The Face of Addiction

Bailey Stehn

The Face of

I smile and
socialize when people are drinking, I even take a few sips and loosen
up. I don’t go too far because I don’t want to fall too far so
that I am unable to stop. I try to be aware of how much I drink
because my step-dad always drank too much. Too much so that it made
it him angry, too much so that it made him mean and too much so that
it made him choose drinking over making memories with his family. He
chose to drink until he could barely stand, he chose to drink until
he broke bones from falling over, he chose to drink until he could no
longer speak clearly or think coherently.

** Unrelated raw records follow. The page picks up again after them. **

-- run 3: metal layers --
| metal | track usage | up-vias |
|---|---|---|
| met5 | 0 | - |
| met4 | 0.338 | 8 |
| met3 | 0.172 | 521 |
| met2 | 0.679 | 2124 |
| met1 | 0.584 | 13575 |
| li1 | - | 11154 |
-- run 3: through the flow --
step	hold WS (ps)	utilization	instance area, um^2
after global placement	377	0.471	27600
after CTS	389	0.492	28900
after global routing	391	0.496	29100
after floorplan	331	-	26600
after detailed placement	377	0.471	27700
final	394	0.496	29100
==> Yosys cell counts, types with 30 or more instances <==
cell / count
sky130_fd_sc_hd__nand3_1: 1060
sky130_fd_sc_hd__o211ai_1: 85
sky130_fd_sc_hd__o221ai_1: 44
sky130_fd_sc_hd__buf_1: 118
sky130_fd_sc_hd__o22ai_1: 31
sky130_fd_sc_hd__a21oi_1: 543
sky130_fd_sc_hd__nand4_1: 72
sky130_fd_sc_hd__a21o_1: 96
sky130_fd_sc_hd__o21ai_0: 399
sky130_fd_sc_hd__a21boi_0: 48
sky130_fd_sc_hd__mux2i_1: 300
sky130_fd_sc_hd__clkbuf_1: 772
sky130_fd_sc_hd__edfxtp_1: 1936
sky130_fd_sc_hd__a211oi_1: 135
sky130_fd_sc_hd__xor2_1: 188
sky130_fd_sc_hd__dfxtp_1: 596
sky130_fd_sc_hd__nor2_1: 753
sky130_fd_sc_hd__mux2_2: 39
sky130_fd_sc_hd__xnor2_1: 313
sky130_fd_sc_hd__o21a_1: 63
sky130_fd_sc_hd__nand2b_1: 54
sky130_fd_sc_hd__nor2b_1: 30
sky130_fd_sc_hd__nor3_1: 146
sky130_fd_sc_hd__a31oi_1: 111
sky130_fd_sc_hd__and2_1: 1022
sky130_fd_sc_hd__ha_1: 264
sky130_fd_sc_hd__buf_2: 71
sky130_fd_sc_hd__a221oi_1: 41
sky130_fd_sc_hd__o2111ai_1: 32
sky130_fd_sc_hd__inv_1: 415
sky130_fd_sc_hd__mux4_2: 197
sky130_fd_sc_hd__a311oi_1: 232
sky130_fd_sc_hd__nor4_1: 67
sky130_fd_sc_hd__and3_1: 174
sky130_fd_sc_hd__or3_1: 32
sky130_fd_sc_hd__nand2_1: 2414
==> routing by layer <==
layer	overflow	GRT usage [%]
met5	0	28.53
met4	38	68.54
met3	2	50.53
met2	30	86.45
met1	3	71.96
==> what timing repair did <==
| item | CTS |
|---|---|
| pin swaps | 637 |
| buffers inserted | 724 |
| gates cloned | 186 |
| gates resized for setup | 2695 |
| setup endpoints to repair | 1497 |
From an optimization exercise on the open Yosys and OpenROAD flow, aimed at small area; shortcuts taken in it are not production practice. Only simulation tests tie the RTL to the original design; equivalence was not proved. Power is estimated from default activity; no workload was simulated.

$ cat design/flow/run.sh
#!/bin/bash
# synth_recipe.tcl (not shown) runs the flow's synth.tcl, then flattens the netlist and writes it again
# the make line also repeats each setting of config.mk as NAME=value (left out here)
make -C /OpenROAD-flow-scripts/flow DESIGN_CONFIG=/design/flow/config.mk WORK_HOME=/design/flow/orfs CLKGATE_MAP_FILE= SYNTH_SCRIPT=/design/flow/synth_recipe.tcl finish
$ cat design/flow/config.mk
export PLATFORM = sky130hd
export DESIGN_NAME = uart_top
export DESIGN_NICKNAME = uart_top
export VERILOG_FILES = /design/flow/design.v
export SDC_FILE = /design/flow/constraint.sdc
export NUM_CORES = 4
export LEC_CHECK = 0
export CAP_MARGIN = 20
export CORE_MARGIN = 2
export CORE_UTILIZATION = 45
export PLACE_DENSITY = 0.6
export SLEW_MARGIN = 20
$ cat design/flow/constraint.sdc
create_clock -name core_clock -period 10.0 [get_ports {clk}]
set_input_delay 2.0000 -clock core_clock [delete_from_list [all_inputs] [get_ports {clk}]]
set_output_delay 2.0000 -clock core_clock [all_outputs]
set_load 0.01 [all_outputs]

He chose, over and over
again. Was he really choosing? Did he really enjoy being so drunk he
couldn’t speak? Was he sick?

The worst day
happened nine years ago. There was so much yelling I hid in my
closet. Stiff and unable to cry because I was scared of what would
happen. My mom came in and brought me down to her room, she held me
and apologized over and over. She said, “he won’t choose us
second anymore.” She gave him an ultimatum. It was us or alcohol.
My mom called one of his friends who was a recovering alcoholic and
spent hours talking to my stepdad. He explained to him that his
family loved him and wanted the man they knew to come back, he
explained that he needed to make a new choice. He needed to choose
not to drink and chose to prioritize his health and his family. He
did. Until he didn’t anymore.

My step-dad spent
the next 2 years drinking only socially and limiting himself to one
or two drinks during those situations. We were so happy, it felt like
we could talk to him again and that we could make memories like
others family again. He stopped choosing us. It got bad around my
sophomore year of high school and didn’t get better until I was a
sophomore in college. Four years. Four years of bad days and being
second in the life of someone you loved.

He is better now.
He is not sober but he doesn’t drink to get drunk every single day
anymore. I take that as a small victory because it is better than
before and addiction is a disease that keeps pulling people back in.
I am careful not to get pulled in. I don’t want to choose alcohol
over my family and loved ones. I don’t want to let people down and
I don’t want to be another statistic. In a way, I already am a
statistic—I am the face of addiction.